The contentious debate of active versus passive is perpetual. Over the past 15 years, SPIVA® Scorecard results have reflected on the trends of active fund management vis-a-vis benchmarks, wherein statistics tilt the balance in favor of indexing.
This recurring feature of benchmark outperformance is contributing to the adoption and growth of the passive investment space.
India is participating in the global passive growth with assets crossing the $25 billion mark. Since 1999, S&P Dow Jones Indices has been contributing to Indian markets by sharing its global index expertise to offer passive solutions and educate investors on the benefits of passive investing.
The SPIVA India scorecard made its debut in 2013, and the results bear similarities to global trends.
One category that stands out in its potential for passive allocation is the large-cap space, which the benchmark S&P BSE 100 has consistently outperformed (see Exhibit 1).
Asset allocation models are critical to achieving a portfolio’s investment objective. Beyond asset class diversification, a combination of strategies can prove beneficial.
This is where the core and satellite strategy assists in effective portfolio construction.
A strong core provides stability and can contribute to risk mitigation and, ultimately, reaching the financial objective of the portfolio. Indexing offers the benefits of diversification, lower costs, transparency, lack of fund manager bias, flexibility, and a variety of investment categories from which to choose.

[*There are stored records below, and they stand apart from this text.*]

[config.mk]
export PLATFORM = sky130hd
export DESIGN_NAME = tilelink_a_request_queue_flat
export DESIGN_NICKNAME = d
export VERILOG_FILES = /design/src/rtl/tilelink_a_request_queue_if.sv /design/src/rtl/tilelink_a_request_queue.sv /design/src/flat_wrapper.sv
export SDC_FILE = /design/constraint.sdc
export NUM_CORES = 1
export LEC_CHECK = 0
export BUFFER_PORTS_ARGS = -buffer_cell sky130_fd_sc_hd__buf_2
export CORE_MARGIN = 2
export CORE_UTILIZATION = 55
export CTS_CLUSTER_SIZE = 10
export DETAILED_ROUTE_END_ITERATION = 8
export GPL_TIMING_DRIVEN = 0
export PLACE_DENSITY_LB_ADDON = 0.05
export SYNTH_ARGS = -nofsm -noshare
export SYNTH_HDL_FRONTEND = slang
export SYNTH_SLANG_ARGS = --single-unit
[constraint.sdc]
create_clock -name clock -period 12.1 [get_ports clock]
set_input_delay 0 -clock clock [delete_from_list [all_inputs] [get_ports clock]]
set_output_delay 0 -clock clock [all_outputs]
set_load 0.01 [all_outputs]
[src/rtl/tilelink_a_request_queue_if.sv]
// TileLink A-channel request queue bus bundle.
// A in (upstream), A out (downstream), and the observed D handshake.
interface tilelink_a_request_queue_if;
  logic        in_a_valid;
  logic        in_a_ready;
  logic [79:0] in_a_bits;
  logic        out_a_valid;
  logic        out_a_ready;
  logic [79:0] out_a_bits;
  logic        d_valid;
  logic        d_ready;
  logic [2:0]  d_bits_opcode;
  logic [3:0]  d_bits_size;

  modport slave (
    input  in_a_valid,
    input  in_a_bits,
    output in_a_ready,
    output out_a_valid,
    output out_a_bits,
    input  out_a_ready,
    input  d_valid,
    input  d_ready,
    input  d_bits_opcode,
    input  d_bits_size
  );

  modport master (
    output in_a_valid,
    output in_a_bits,
    input  in_a_ready,
    input  out_a_valid,
    input  out_a_bits,
    output out_a_ready,
    output d_valid,
    output d_ready,
    output d_bits_opcode,
    output d_bits_size
  );
endinterface

[src/rtl/tilelink_a_request_queue.sv]
// TileLink A request FIFO with an outstanding-message cap fed by D snooping.
// Ports: clock, resetn (async low), bus (A in/out, D snoop), occupancy, inflight, proto_err.
module tilelink_a_request_queue #(
  parameter int DEPTH        = 4,
  parameter int MAX_INFLIGHT = 2
) (
  input  logic                      clock,
  input  logic                      resetn,
  tilelink_a_request_queue_if.slave bus,
  output logic [$clog2(DEPTH):0]    occupancy,
  output logic [3:0]                inflight,
  output logic                      proto_err
);

  localparam int AW = $clog2(DEPTH);

  logic [79:0] mem [DEPTH];
  logic [AW:0] wr_ptr;
  logic [AW:0] rd_ptr;
  logic        resetn_q;
  logic [15:0] a_beat;
  logic [15:0] d_beat;
  logic        stall_q;
  logic [79:0] bits_q;

  logic        empty;
  logic        full;
  logic        push;
  logic        pop;
  logic [2:0]  h_op;
  logic [3:0]  h_size;
  logic [15:0] a_cnt;
  logic [15:0] d_cnt;
  logic        a_first;
  logic        a_last;
  logic        d_fire;
  logic        d_last;
  logic        inc;
  logic        dec_req;
  logic        underflow;
  logic        dec;
  logic        drop_err;
  logic        chg_err;

  function automatic logic [15:0] beats(input logic [3:0] size);
    if (size <= 4'd2) return 16'd1;
    return 16'd1 << (size - 4'd2);
  endfunction

  assign empty = (wr_ptr == rd_ptr);
  assign full  = (wr_ptr[AW] != rd_ptr[AW]) &&
                 (wr_ptr[AW-1:0] == rd_ptr[AW-1:0]);

  assign bus.in_a_ready = resetn_q && !full;
  assign push = bus.in_a_valid && bus.in_a_ready;

  assign bus.out_a_bits = mem[rd_ptr[AW-1:0]];
  assign h_op   = bus.out_a_bits[78:76];
  assign h_size = bus.out_a_bits[72:69];

  // Put/Arith/Logic carry data beats; everything else is one beat.
  assign a_cnt   = (h_op <= 3'd3) ? beats(h_size) : 16'd1;
  assign a_first = (a_beat == 16'd0);
  assign a_last  = (a_beat == a_cnt - 16'd1);

  // Only a new message is held back by the cap.
  assign bus.out_a_valid = !empty &&
    !(a_first && inflight == 4'(MAX_INFLIGHT));
  assign pop = bus.out_a_valid && bus.out_a_ready;

  assign d_cnt  = (bus.d_bits_opcode == 3'd1) ?
                  beats(bus.d_bits_size) : 16'd1;
  assign d_fire = bus.d_valid && bus.d_ready;
  assign d_last = (d_beat == d_cnt - 16'd1);

  assign inc       = pop && a_first;
  assign dec_req   = d_fire && d_last;
  assign underflow = dec_req && (inflight == 4'd0);
  assign dec       = dec_req && !underflow;

  assign drop_err = stall_q && !bus.out_a_valid;
  assign chg_err  = stall_q && (bus.out_a_bits != bits_q);

  assign occupancy = wr_ptr - rd_ptr;

  always_ff @(posedge clock) begin
    if (push) mem[wr_ptr[AW-1:0]] <= bus.in_a_bits;
  end

  always_ff @(posedge clock or negedge resetn) begin
    if (!resetn) begin
      resetn_q  <= 1'b0;
      wr_ptr    <= '0;
      rd_ptr    <= '0;
      a_beat    <= '0;
      d_beat    <= '0;
      inflight  <= '0;
      proto_err <= 1'b0;
      stall_q   <= 1'b0;
      bits_q    <= '0;
    end else begin
      resetn_q <= 1'b1;
      if (push) wr_ptr <= wr_ptr + 1'b1;
      if (pop) begin
        rd_ptr <= rd_ptr + 1'b1;
        a_beat <= a_last ? 16'd0 : a_beat + 16'd1;
      end
      if (d_fire) d_beat <= d_last ? 16'd0 : d_beat + 16'd1;
      if (inc && !dec) inflight <= inflight + 4'd1;
      else if (dec && !inc) inflight <= inflight - 4'd1;
      if (underflow || drop_err || chg_err) proto_err <= 1'b1;
      stall_q <= bus.out_a_valid && !bus.out_a_ready;
      bits_q  <= bus.out_a_bits;
    end
  end

endmodule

These options vary from standard market beta to factor-based, theme-based, or strategy-based indices. Region and asset class can further widen the gamut of options.
Exhibit 2 is demonstrative of the variance in performance of a standard Indian equity market benchmark versus a fixed income index, a factor-based index such as low volatility, a sectoral index, and a global index such as the S&P 500® over different time periods.
Portfolio and investment goals can be directional in their core allocation strategy using various indexing alternatives.
An active strategy as a satellite can selectively explore the inefficiencies in the market and scope undervalued market opportunities toward the achievement of the overall portfolio objective.
The core and satellite strategy can be used to derive the best of both worlds by using a diverse selection of indices as the core that provides the benefits of indexing, complemented by an active strategy as the satellite, thereby using a combination of a strategic and tactical allocation approaches to portfolio construction.